Please quote exactly the lines below from the line containing "ff2ff_setup_slack_ns 3.88 \" to the line containing "clk_pin_slew_ns 0.08 \", both lines included, and nothing else.

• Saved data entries
####################
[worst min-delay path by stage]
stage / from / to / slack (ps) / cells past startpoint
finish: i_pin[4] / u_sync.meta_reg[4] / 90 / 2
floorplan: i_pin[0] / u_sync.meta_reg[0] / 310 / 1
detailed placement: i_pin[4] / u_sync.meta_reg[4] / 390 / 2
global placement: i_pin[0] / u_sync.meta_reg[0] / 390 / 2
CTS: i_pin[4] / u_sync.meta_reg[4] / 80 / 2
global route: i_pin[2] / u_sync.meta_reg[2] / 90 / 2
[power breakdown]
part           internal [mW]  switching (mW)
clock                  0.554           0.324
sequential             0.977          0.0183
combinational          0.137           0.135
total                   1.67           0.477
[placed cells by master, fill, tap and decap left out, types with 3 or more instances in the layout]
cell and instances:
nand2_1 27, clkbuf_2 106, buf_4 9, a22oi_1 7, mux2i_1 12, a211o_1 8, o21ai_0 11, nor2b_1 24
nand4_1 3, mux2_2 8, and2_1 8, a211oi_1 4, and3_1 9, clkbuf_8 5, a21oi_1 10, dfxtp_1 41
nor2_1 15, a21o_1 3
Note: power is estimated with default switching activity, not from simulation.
File: src/tpb_cfg.svh
// Purpose: Offsets, masks, reset values and sizes of the timer pin select and byte buffer block.
// Assumes: Byte addresses on a 32-bit Avalon-MM slave, one aligned word per register.
// Notes: Masks mark the select bits that exist in each register layout.
`ifndef TPB_CFG_SVH
`define TPB_CFG_SVH

// ----------------------------------------------------------------
// Register offsets
// ----------------------------------------------------------------
`define TPB_ADDR_W 6
`define TPB_OFS_ROUTE_LO 6'h00
`define TPB_OFS_ROUTE_HI 6'h04
`define TPB_OFS_CMP_A_LO 6'h08
`define TPB_OFS_CMP_A_HI 6'h0C
`define TPB_OFS_CMP_B_LO 6'h10
`define TPB_OFS_CMP_B_HI 6'h14
`define TPB_OFS_CNT_LO 6'h18
`define TPB_OFS_CNT_HI 6'h1C

// ----------------------------------------------------------------
// Select bit layouts and reset values
// ----------------------------------------------------------------
`define TPB_LO_MASK_SMALL 8'h31
`define TPB_LO_MASK_MID 8'hB3
`define TPB_LO_MASK_FULL 8'hF3
`define TPB_HI_MASK_NONE 8'h00
`define TPB_HI_MASK_THREE 8'h03
`define TPB_HI_MASK_FOUR 8'h33
`define TPB_LO_RST 8'h91
`define TPB_HI_RST 8'h11

// ----------------------------------------------------------------
// Sizes
// ----------------------------------------------------------------
`define TPB_PIN_N 16
`define TPB_CNT_W 10
`define TPB_BE_LANE0 0

`endif

File: src/tpb_pkg.sv
// Purpose: Types and layout decoding shared by the block's modules.
// Assumes: The constants header is compiled first.
// Notes: Layout enums choose which select bits exist.
`include "tpb_cfg.svh"
package tpb_pkg;

	// ----------------------------------------------------------------
	// Types
	// ----------------------------------------------------------------
	typedef enum logic [1:0] {TPB_LO_SMALL = 2'h0, TPB_LO_MID = 2'h1, TPB_LO_FULL = 2'h3} tpb_lo_e;
	typedef enum logic [1:0] {TPB_HI_NONE = 2'h0, TPB_HI_THREE = 2'h1, TPB_HI_FOUR = 2'h3} tpb_hi_e;
	typedef enum logic [1:0] {TPB_PAIR_A = 2'h0, TPB_PAIR_B = 2'h1, TPB_PAIR_CNT = 2'h3} tpb_pair_e;
	typedef enum logic [3:0] {
		TPB_REG_ROUTE_LO, TPB_REG_ROUTE_HI, TPB_REG_A_LO, TPB_REG_A_HI,
		TPB_REG_B_LO, TPB_REG_B_HI, TPB_REG_CNT_LO, TPB_REG_CNT_HI, TPB_REG_NONE
	} tpb_reg_e;
	typedef logic [7:0] tpb_byte_t;

	// ----------------------------------------------------------------
	// Layout masks
	// ----------------------------------------------------------------
	function automatic tpb_byte_t tpb_lo_mask(input tpb_lo_e lay);
		unique case (lay)
			TPB_LO_SMALL: return `TPB_LO_MASK_SMALL;
			TPB_LO_MID: return `TPB_LO_MASK_MID;
			TPB_LO_FULL: return `TPB_LO_MASK_FULL;
		endcase
	endfunction

	function automatic tpb_byte_t tpb_hi_mask(input tpb_hi_e lay);
		unique case (lay)
			TPB_HI_NONE: return `TPB_HI_MASK_NONE;
			TPB_HI_THREE: return `TPB_HI_MASK_THREE;
			TPB_HI_FOUR: return `TPB_HI_MASK_FOUR;
		endcase
	endfunction

endpackage
===== config.mk =====
export PLATFORM = sky130hd
export DESIGN_NAME = dss_status_top
export DESIGN_NICKNAME = d
export VERILOG_FILES = /design/src/rtl/dss_pkg.sv /design/src/rtl/dss_warn_if.sv /design/src/rtl/dss_warn_hold.sv /design/src/rtl/dss_status_top.sv
export SDC_FILE = /design/constraint.sdc
export NUM_CORES = 1
export LEC_CHECK = 0
export BUFFER_PORTS_ARGS = -buffer_cell sky130_fd_sc_hd__clkbuf_2
export CORE_UTILIZATION = 50
export DETAILED_ROUTE_END_ITERATION = 12
export GPL_TIMING_DRIVEN = 0
export HOLD_SLACK_MARGIN = 0.03
export MAX_ROUTING_LAYER = met4
export PLACE_DENSITY = 0.73
export SYNTH_ARGS = -nofsm -noshare
export SYNTH_HDL_FRONTEND = slang
export SYNTH_SLANG_ARGS = --single-unit

===== constraint.sdc =====
create_clock -name clk_sys_i -period 6.45 [get_ports clk_sys_i]
set_input_delay 0.645 -clock clk_sys_i [delete_from_list [all_inputs] [get_ports clk_sys_i]]
set_output_delay 0.645 -clock clk_sys_i [all_outputs]
set_load 0.01 [all_outputs]

===== src/rtl/dss_pkg.sv =====
// shared constants and types for the drive state status word block
package dss_pkg;
   // parameter address of the status word on the fieldbus
   localparam logic [15:0] DSS_STATUS_ADDR = 16'h1B04;
   localparam logic [15:0] DSS_STATUS_RESET = 16'h0000;

   // status word field positions
   localparam int DSS_B_READY = 0;
   localparam int DSS_B_SWITCHED_ON = 1;
   localparam int DSS_B_OP_ENABLE = 2;
   localparam int DSS_B_FAULT = 3;
   localparam int DSS_B_VOLT = 4;
   localparam int DSS_B_QSTOP = 5;
   localparam int DSS_B_SW_DISABLE = 6;
   localparam int DSS_B_WARN = 7;
   localparam int DSS_B_HALT = 8;
   localparam int DSS_B_REMOTE = 9;
   localparam int DSS_B_TARGET = 10;
   localparam int DSS_B_RSVD = 11;
   localparam int DSS_B_MODE = 12;
   localparam int DSS_B_XERR = 13;
   localparam int DSS_B_XEND = 14;
   localparam int DSS_B_REFOK = 15;

   // warning minimum hold time
   localparam int DSS_CLK_HZ = 50_000_000;
   localparam int DSS_WARN_HOLD_MS = 100;
   localparam int DSS_WARN_HOLD_CYC =
      (DSS_WARN_HOLD_MS * (DSS_CLK_HZ / 1000));

   // error class that sends the drive to quick stop instead of fault
   localparam logic [2:0] DSS_ERR_CLASS_QS = 3'h1;

   // operating states, one-hot
   typedef enum logic [7:0] {
      DSS_ST_NOT_READY = 8'h01,
      DSS_ST_SW_DIS = 8'h02,
      DSS_ST_READY = 8'h04,
      DSS_ST_SWITCHED_ON = 8'h08,
      DSS_ST_OP_EN = 8'h10,
      DSS_ST_QSTOP = 8'h20,
      DSS_ST_FAULT_REACT = 8'h40,
      DSS_ST_FAULT = 8'h80
   } dss_state_t;

   // state machine commands
   typedef enum logic [2:0] {
      DSS_CMD_SHUTDOWN = 3'h0,
      DSS_CMD_SWITCH_ON = 3'h1,
      DSS_CMD_DIS_VOLT = 3'h2,
      DSS_CMD_QSTOP = 3'h3,
      DSS_CMD_DIS_OP = 3'h4,
      DSS_CMD_EN_OP = 3'h5
   } dss_cmd_t;
endpackage


===== src/rtl/dss_warn_if.sv =====
// carrier between status top and warning hold timer
`timescale 1ns/1ns
interface dss_warn_if;
   logic warn_present;
   logic fault_reset;
   logic warn_bit;

   modport top (
      output warn_present,
      output fault_reset,
      input warn_bit
   );
   modport hold (
      input warn_present,
      input fault_reset,
      output warn_bit
   );
endinterface


===== src/rtl/dss_warn_hold.sv =====
// warning bit with minimum hold time and fault reset override
`timescale 1ns/1ns
module dss_warn_hold #(
   parameter int HOLD_CYC = dss_pkg::DSS_WARN_HOLD_CYC
) (
   input wire logic clk_sys_i,
   input wire logic rst_n_i,
   dss_warn_if.hold wif
);
   import dss_pkg::*;

   localparam int CW = $clog2(HOLD_CYC + 1);
   localparam logic [CW-1:0] LOAD = CW'(HOLD_CYC - 1);

   logic [CW-1:0] hold_cnt;
   logic warn_q;

   // hold counter restarts whenever the bit is first raised
   always_ff @(posedge clk_sys_i or negedge rst_n_i) begin
      if (!rst_n_i) begin
         hold_cnt <= '0;
      end else if (wif.fault_reset) begin
         hold_cnt <= '0; // RULE8
      end else if (wif.warn_present && !warn_q) begin
         hold_cnt <= LOAD; // RULE7
      end else if (hold_cnt != '0) begin
         hold_cnt <= hold_cnt - CW'(1);
      end
   end

   // bit follows warning, only a fault reset drops it before the hold runs out
   always_ff @(posedge clk_sys_i or negedge rst_n_i) begin
      if (!rst_n_i) begin
         warn_q <= 1'b0;
      end else if (wif.fault_reset) begin
         warn_q <= 1'b0; // RULE8
      end else if (wif.warn_present) begin
         warn_q <= 1'b1; // RULE6
      end else if (hold_cnt == '0) begin
         warn_q <= 1'b0; // RULE7
      end
   end

   assign wif.warn_bit = warn_q;
endmodule


===== src/rtl/dss_status_top.sv =====
// drive state machine, status word and state signal outputs
// Functional notes
// RULE1 - no fault high in states 4,5,6; active high only in state 6
// RULE2 - states 2..5 coded in bits 6,5,3,2,1,0 as tabled
// RULE3 - states 6..9 coded in bits 6,5,3,2,1,0 as tabled
// RULE4 - bit 4 set while DC bus voltage is present and correct
// RULE5 - no move from state 3 to 4 without voltage
// RULE6 - bit 7 set while any warning is active; motion goes on
// RULE7 - warning bit holds at least 100 ms once set
// RULE8 - fault reset clears the warning bit at once
// RULE9 - bit 8 shows an active halt request
// RULE10 - bit 9 set when fieldbus commands are accepted
// RULE11 - parameter access works even while remote is clear
// RULE12 - bit 10 rises only after good end and standstill
// RULE13 - bit 10 low while running, after halt or error cancel
// RULE14 - bit 12 carries the operating mode indication
// RULE15 - bit 13 set on error that must be remedied
// RULE16 - bit 14 cleared when an operating mode starts
// RULE17 - bit 14 back to one at standstill after end or halt
// RULE18 - bit 14 stays low when a new mode follows immediately
// RULE19 - bit 15 set while a valid reference point is held
// RULE20 - reference stays valid when the power stage is disabled
// RULE21 - state 8 goes to 9 when error response completes
// RULE22 - fault reset in state 9 returns to 3 if cause cleared
// RULE23 - bit 11 reads zero; status refreshed every clock
`timescale 1ns/1ns
module dss_status_top #(
   parameter int WARN_HOLD_CYC = dss_pkg::DSS_WARN_HOLD_CYC
) (
   input wire logic clk_sys_i,
   input wire logic rst_n_i,
   input wire logic dc_bus_ok_i,
   input wire logic init_done_i,
   input wire logic cmd_valid_i,
   input wire dss_pkg::dss_cmd_t cmd_i,
   input wire logic cmd_from_fb_i,
   input wire logic remote_i,
   input wire logic fault_reset_i,
   input wire logic cause_cleared_i,
   input wire logic err_valid_i,
   input wire logic [2:0] err_class_i,
   input wire logic err_resp_done_i,
   input wire logic [15:0] active_warning_register_i,
   input wire logic halt_i,
   input wire logic op_start_i,
   input wire logic op_done_ok_i,
   input wire logic standstill_i,
   input wire logic mode_bit_i,
   input wire logic ref_set_i,
   input wire logic ref_lost_i,
   input wire logic sig_out_cfg_i,
   input wire logic param_rd_i,
   input wire logic param_wr_i,
   input wire logic [15:0] param_addr_i,
   output logic [15:0] param_rdata_o,
   output logic param_ack_o,
   output logic param_err_o,
   output logic [15:0] drive_state_status_word_o,
   output logic no_fault_o,
   output logic active_o
);
   import dss_pkg::*;

   logic rst_meta;
   logic rst_n;
   logic volt_meta;
   logic volt_ok;
   dss_state_t state;
   dss_state_t next_state;
   logic cmd_ok;
   logic err_fault;
   logic err_qstop;
   logic [15:0] next_status;
   logic [15:0] status;
   logic op_running;
   logic op_good;
   logic target;
   logic x_err;
   logic x_end;
   logic ref_ok;
   logic halt_q;
   logic remote_q;
   logic mode_q;

   dss_warn_if wif ();

   // reset released through two flops, asserted at once
   always_ff @(posedge clk_sys_i or negedge rst_n_i) begin
      if (!rst_n_i) begin
         rst_meta <= 1'b0;
         rst_n <= 1'b0;
      end else begin
         rst_meta <= 1'b1;
         rst_n <= rst_meta;
      end
   end

   // bus voltage monitor is a pin, synchronised before use
   always_ff @(posedge clk_sys_i or negedge rst_n) begin
      if (!rst_n) begin
         volt_meta <= 1'b0;
         volt_ok <= 1'b0;
      end else begin
         volt_meta <= dc_bus_ok_i;
         volt_ok <= volt_meta;
      end
   end

   // fieldbus commands only count while the fieldbus has control
   assign cmd_ok = cmd_valid_i && (remote_i || !cmd_from_fb_i); // RULE10
   // class 1 ends in quick stop from operation enabled, higher classes in fault reaction
   assign err_qstop = err_valid_i && (err_class_i == DSS_ERR_CLASS_QS);
   assign err_fault = err_valid_i && (err_class_i > DSS_ERR_CLASS_QS);

   // next operating state; errors take priority over commands
   always_comb begin
      next_state = state;
      unique case (state)
         DSS_ST_NOT_READY: begin
            if (init_done_i) begin
               next_state = DSS_ST_SW_DIS;
            end
         end
         DSS_ST_SW_DIS: begin
            if (cmd_ok && cmd_i == DSS_CMD_SHUTDOWN && volt_ok) begin
               next_state = DSS_ST_READY; // RULE5
            end
         end
         DSS_ST_READY: begin
            if (!volt_ok || (cmd_ok && (cmd_i == DSS_CMD_DIS_VOLT ||
                cmd_i == DSS_CMD_QSTOP))) begin
               next_state = DSS_ST_SW_DIS;
            end else if (cmd_ok && cmd_i == DSS_CMD_SWITCH_ON) begin
               next_state = DSS_ST_SWITCHED_ON;
            end
         end
         DSS_ST_SWITCHED_ON: begin
            if (cmd_ok && (cmd_i == DSS_CMD_DIS_VOLT ||
                cmd_i == DSS_CMD_QSTOP)) begin
               next_state = DSS_ST_SW_DIS;
            end else if (cmd_ok && cmd_i == DSS_CMD_SHUTDOWN) begin
               next_state = DSS_ST_READY;
            end else if (cmd_ok && cmd_i == DSS_CMD_EN_OP) begin
               next_state = DSS_ST_OP_EN;
            end
         end
         DSS_ST_OP_EN: begin
            if (err_qstop || (cmd_ok && cmd_i == DSS_CMD_QSTOP)) begin
               next_state = DSS_ST_QSTOP;
            end else if (cmd_ok && cmd_i == DSS_CMD_DIS_VOLT) begin
               next_state = DSS_ST_SW_DIS;
            end else if (cmd_ok && cmd_i == DSS_CMD_SHUTDOWN) begin
               next_state = DSS_ST_READY;
            end else if (cmd_ok && cmd_i == DSS_CMD_DIS_OP) begin
               next_state = DSS_ST_SWITCHED_ON;
            end
         end
         DSS_ST_QSTOP: begin
            if (cmd_ok && cmd_i == DSS_CMD_DIS_VOLT) begin
               next_state = DSS_ST_SW_DIS;
            end else if (fault_reset_i) begin
               next_state = DSS_ST_OP_EN;
            end
         end
         DSS_ST_FAULT_REACT: begin
            if (err_resp_done_i) begin
               next_state = DSS_ST_FAULT; // RULE21
            end
         end
         DSS_ST_FAULT: begin
            if (fault_reset_i && cause_cleared_i) begin
               next_state = DSS_ST_SW_DIS; // RULE22
            end
         end
         default: begin
            next_state = DSS_ST_NOT_READY;
         end
      endcase
      // a class 2..7 error wins over anything outside the fault path
      if (err_fault && state != DSS_ST_FAULT_REACT &&
          state != DSS_ST_FAULT) begin
         next_state = DSS_ST_FAULT_REACT;
      end
   end

   always_ff @(posedge clk_sys_i or negedge rst_n) begin
      if (!rst_n) begin
         state <= DSS_ST_NOT_READY;
      end else begin
         state <= next_state;
      end
   end

   // warning hold timer gets the fault reset as an override
   assign wif.warn_present = (active_warning_register_i != 16'h0000);
   assign wif.fault_reset = fault_reset_i;

   dss_warn_hold #(
      .HOLD_CYC(WARN_HOLD_CYC)
   ) u_warn (
      .clk_sys_i(clk_sys_i),
      .rst_n_i(rst_n),
      .wif(wif)
   );

   // operating mode tracking; halt or error ends the run early
   always_ff @(posedge clk_sys_i or negedge rst_n) begin
      if (!rst_n) begin
         op_running <= 1'b0;
         op_good <= 1'b0;
      end else if (op_start_i) begin
         op_running <= 1'b1;
         op_good <= 1'b0;
      end else if (op_done_ok_i) begin
         op_running <= 1'b0;
         op_good <= 1'b1;
      end else if (halt_i || err_valid_i) begin
         op_running <= 1'b0;
         op_good <= 1'b0; // RULE13
      end
   end

   // target reached needs good end plus standstill
   always_ff @(posedge clk_sys_i or negedge rst_n) begin
      if (!rst_n) begin
         target <= 1'b0;
      end else if (op_start_i || !standstill_i || halt_i ||
                   err_valid_i) begin
         target <= 1'b0; // RULE13
      end else if (op_good && !op_running) begin
         target <= 1'b1; // RULE12
      end
   end

   // end flag: a start in the same cycle keeps it low, so
   // back-to-back runs never show a rising edge in between
   always_ff @(posedge clk_sys_i or negedge rst_n) begin
      if (!rst_n) begin
         x_end <= 1'b0;
      end else if (op_start_i) begin
         x_end <= 1'b0; // RULE16 RULE18
      end else if (!op_running && standstill_i) begin
         x_end <= 1'b1; // RULE17
      end
   end

   // error flag; a new error wins over a simultaneous fault reset
   always_ff @(posedge clk_sys_i or negedge rst_n) begin
      if (!rst_n) begin
         x_err <= 1'b0;
      end else if (err_valid_i) begin
         x_err <= 1'b1; // RULE15
      end else if (fault_reset_i && (state != DSS_ST_FAULT_REACT) &&
                   (state != DSS_ST_FAULT || cause_cleared_i)) begin
         x_err <= 1'b0;
      end
   end

   // reference: no power stage term here, so disabling keeps it
   always_ff @(posedge clk_sys_i or negedge rst_n) begin
      if (!rst_n) begin
         ref_ok <= 1'b0;
      end else if (ref_set_i) begin
         ref_ok <= 1'b1; // RULE19 RULE20
      end else if (ref_lost_i) begin
         ref_ok <= 1'b0;
      end
   end

   // plain level flags sampled each cycle
   always_ff @(posedge clk_sys_i or negedge rst_n) begin
      if (!rst_n) begin
         halt_q <= 1'b0;
         remote_q <= 1'b0;
         mode_q <= 1'b0;
      end else begin
         halt_q <= halt_i; // RULE9
         remote_q <= remote_i; // RULE10
         mode_q <= mode_bit_i; // RULE14
      end
   end

   // status word assembly; don't-care bits are driven as zero
   always_comb begin
      next_status = 16'h0000; // RULE23
      unique case (state)
         DSS_ST_NOT_READY: begin
            next_status[6:0] = 7'h00; // RULE2
         end
         DSS_ST_SW_DIS: begin
            next_status[DSS_B_SW_DISABLE] = 1'b1; // RULE2
         end
         DSS_ST_READY: begin
            next_status[DSS_B_QSTOP] = 1'b1; // RULE2
            next_status[DSS_B_READY] = 1'b1;
         end
         DSS_ST_SWITCHED_ON: begin
            next_status[DSS_B_QSTOP] = 1'b1; // RULE2
            next_status[DSS_B_SWITCHED_ON] = 1'b1;
            next_status[DSS_B_READY] = 1'b1;
         end
         DSS_ST_OP_EN: begin
            next_status[DSS_B_QSTOP] = 1'b1; // RULE3
            next_status[2:0] = 3'h7;
         end
         DSS_ST_QSTOP: begin
            next_status[2:0] = 3'h7; // RULE3
         end
         DSS_ST_FAULT_REACT, DSS_ST_FAULT: begin
            next_status[3:0] = 4'hF; // RULE3
         end
         default: begin
            next_status[6:0] = 7'h00;
         end
      endcase
      next_status[DSS_B_VOLT] = volt_ok; // RULE4
      next_status[DSS_B_WARN] = wif.warn_bit; // RULE6
      next_status[DSS_B_HALT] = halt_q; // RULE9
      next_status[DSS_B_REMOTE] = remote_q; // RULE10
      next_status[DSS_B_TARGET] = target; // RULE12
      next_status[DSS_B_RSVD] = 1'b0; // RULE23
      next_status[DSS_B_MODE] = mode_q; // RULE14
      next_status[DSS_B_XERR] = x_err; // RULE15
      next_status[DSS_B_XEND] = x_end; // RULE17
      next_status[DSS_B_REFOK] = ref_ok; // RULE19
   end

   // status word and signal outputs refreshed every clock
   always_ff @(posedge clk_sys_i or negedge rst_n) begin
      if (!rst_n) begin
         status <= DSS_STATUS_RESET;
         no_fault_o <= 1'b0;
         active_o <= 1'b0;
      end else begin
         status <= next_status; // RULE23
         no_fault_o <= sig_out_cfg_i && (state == DSS_ST_READY ||
            state == DSS_ST_SWITCHED_ON || state == DSS_ST_OP_EN); // RULE1
         active_o <= sig_out_cfg_i && (state == DSS_ST_OP_EN); // RULE1
      end
   end

   assign drive_state_status_word_o = status;

   // parameter port: answered whatever the remote bit says
   always_ff @(posedge clk_sys_i or negedge rst_n) begin
      if (!rst_n) begin
         param_rdata_o <= 16'h0000;
         param_ack_o <= 1'b0;
         param_err_o <= 1'b0;
      end else begin
         param_ack_o <= param_rd_i || param_wr_i; // RULE11
         param_err_o <= param_wr_i ||
            (param_rd_i && param_addr_i != DSS_STATUS_ADDR);
         if (param_rd_i && param_addr_i == DSS_STATUS_ADDR) begin
            param_rdata_o <= status; // RULE11
         end else if (param_rd_i) begin
            param_rdata_o <= 16'h0000; // unmapped reads as zero
         end
      end
   end
endmodule


==> impl_metrics.tcl, run 1 <==
set metrics [dict create \
    status "finished clean" \
    die_y_um 87.20 \
    grt_usage_pct 23.53 \
    yosysWarnings 0 \
    cp-start-kind "register" \
    ys_seq_area_share_pct 54.50 \
    power_density_nw_per_um2 277.0 \
    vias 3004 \
    synthMuxAreaShare_pct 0 \
    setup-violations-final 0 \
    finalWorstPathRequiredPeriod_ns 2.569 \
    pin_count 95 \
    finClkSkew_ns 0.007854 \
    ys_dominant_reg_cell "dfrtp_1" \
    crit_fanout 10 \
    fin_nets 519 \
    route.detailed.drc 0 \
    ys_seq_elements 79 \
    drtAntennaViolNets 0 \
    hold_violations 0 \
    yosys.area_share.simple_pct 23.47 \
    vdd_drop_max_mv 0.1931 \
    worstSetupEndpointType "register" \
    postCtsHoldBufs 0 \
    rsz0062_at_grt "false" \
    synth_xor_area_share_pct 4.826 \
    drive_gt1_share_pct 28.02 \
    grt_pass1_vias 2844 \
    yosysUniqueCellTypes 55 \
    syn2layout_area_growth_pct 21.96 \
    synth_largest_area_cell "dfrtp_1" \
    worst_pin_slew_ns 0.8792 \
    ys_top_cells_by_area "dfrtp_1 (54%), nand2_1 (3.6%), a21oi_1 (3.4%), xnor2_1 (3.1%), o22ai_1 (2.8%)" \
    cts.path.max_buffers 2 \
    via_per_inst 5.364 \
    hold_class "primary input to async pin" \
    critPathArrivalTime_ns 2.77 \
    syn_inst 356 \
    timing.critical_path.to "u_warn.hold_cnt[18]" \
    r2r_cells 9 \
    yosysTopAreaCellShare_pct 53.77 \
    dp_hpwl_mm 5.943 \
    holdWs_ns 0.06760 \
    rows 30 \
    drt_pass1_iterations 4 \
    grt_overflow_total 0 \
    synth_top_family_by_area "simple AND/OR/NAND/NOR gates" \
    antenna_found_initial 0 \
    slew_headroom_pct 40.56 \
    drt_iter0_drc 157 \
    die_w_um 87.20 \
    n_antenna_cell 0 \
    wl_per_cell_um 14.26 \
    synth-async-reset-ratio_pct 100.0 \
    post_cts_buffers 0 \
    synth-compound-area-share_pct 12.34 \
    reg2reg_from "u_warn.hold_cnt[0]" \
    fin_crit_sh_pct 39.83 \
    required_ns 6.65 \
    grt_max_degree 41 \
    synth-edff-count 0 \
    cp-startpoint "u_warn.hold_cnt[0]" \
    ff2ff_setup_slack_ns 3.88 \
    io_buffers 90 \
    cts.repair.resized 0 \
    core_region_area_um2 6907 \
    cts_tree "yes" \
    floorplan.initialDensity_pct 52.55 \
    clock_latency_ns 0.35 \
    die_area_um2 7604 \
    power.leakage_nw 2.054 \
    cts_max_level 3 \
    grt_pass1_wl_mm 13.22 \
    synth_fa_ha_area_share_pct 0.6205 \
    tns_ns 0 \
    clk_pin_slew_ns 0.08 \
    cts-buffers-inserted 9 \
    worstSetupPathType "register to register" \
    wirelength_mm 7.987 \
    drv_cap 0 \
    root_buffer "clkbuf_8" \
    slew_viol_final 0 \
    syn_area_per_cell_um2 10.20 \
    timing.fmax_mhz 389.3 \
    gp_congestion 0.8731 \
    cts_sinks 79 \
    syn-cell-area_um2 3630 \
    r2r-end "u_warn.hold_cnt[18]" \
]
## where the power goes
group          switching (mW)  internal, mW
sequential             0.0483         0.539
clock                   0.177         0.189
combinational           0.154         0.120
## metrics by stage
| step | cells | utilization (%) | cell area (um2) | power, mW | worst slack [ns] |
|---|---|---|---|---|---|
| 6_report | 560 | 64.09 | 4427 | 1.226 | 3.881 |
| 3_3_place_gp | 543 | 60.87 | 4204 | 0.8592 | 3.294 |
| 4_1_cts | 560 | 64.09 | 4427 | 1.234 | 3.890 |
| 2_1_floorplan | 357 | - | 3633 | 0.7756 | 4.089 |
| 3_5_place_dp | 544 | 61.21 | 4228 | 0.8682 | 3.903 |
| 5_1_grt | 560 | 64.09 | 4427 | 1.293 | 3.702 |
## sequential cells by signal, indices dropped and copies added, names as in the netlist
name / flops
u_warn.wif.warn_bit: 1
volt_meta: 1
active_o: 1
drive_state_status_word_o: 15
rst_n: 1
x_end: 1
halt_q: 1
volt_ok: 1
target: 1
param_rdata_o: 15
no_fault_o: 1
param_ack_o: 1
op_running: 1
x_err: 1
u_warn.hold_cnt: 23
mode_q: 1
state: 8
op_good: 1
param_err_o: 1
ref_ok: 1
remote_q: 1
rst_meta: 1
## cell type report
class | count | area [um2]
fill | 604 | 2480
buffer | 13 | 60.06
timing repair buffer | 91 | 470.5
sequential | 79 | 1982
tap | 96 | 120.1
multi-input combinational | 242 | 1509
clock buffer | 11 | 141.4
inverter | 23 | 86.33
clock inverter | 5 | 57.56
## cell usage after synthesis (all sizes together) (5+ instances only)
master   n
a21oi   25
nor4b    5
dfrtp   78
nand2b   9
o21ai    9
or3      9
nor3    17
nand2   36
xnor2   13
nor2b    5
buf      5
clkbuf   8
inv     23
nand4    5
nor2    24
o22ai   16
nand3    6
nor4    13
xor2     7
## worst min-delay path by stage
stage / from / slack [ns] / to / cells past startpoint
final: rst_n_i / 0.07 / rst_n / 1
after global routing: rst_n_i / 0.04 / rst_n / 1
after CTS: rst_n_i / 0.05 / rst_n / 1
after detailed placement: rst_n / 0.32 / drive_state_status_word_o[7] / 0
after global placement: volt_meta / 0.33 / volt_ok / 0
after floorplan: mode_q / 0.33 / drive_state_status_word_o[12] / 0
####################
• The completed task
    ff2ff_setup_slack_ns 3.88 \
    io_buffers 90 \
    cts.repair.resized 0 \
    core_region_area_um2 6907 \
    cts_tree "yes" \
    floorplan.initialDensity_pct 52.55 \
    clock_latency_ns 0.35 \
    die_area_um2 7604 \
    power.leakage_nw 2.054 \
    cts_max_level 3 \
    grt_pass1_wl_mm 13.22 \
    synth_fa_ha_area_share_pct 0.6205 \
    tns_ns 0 \
    clk_pin_slew_ns 0.08 \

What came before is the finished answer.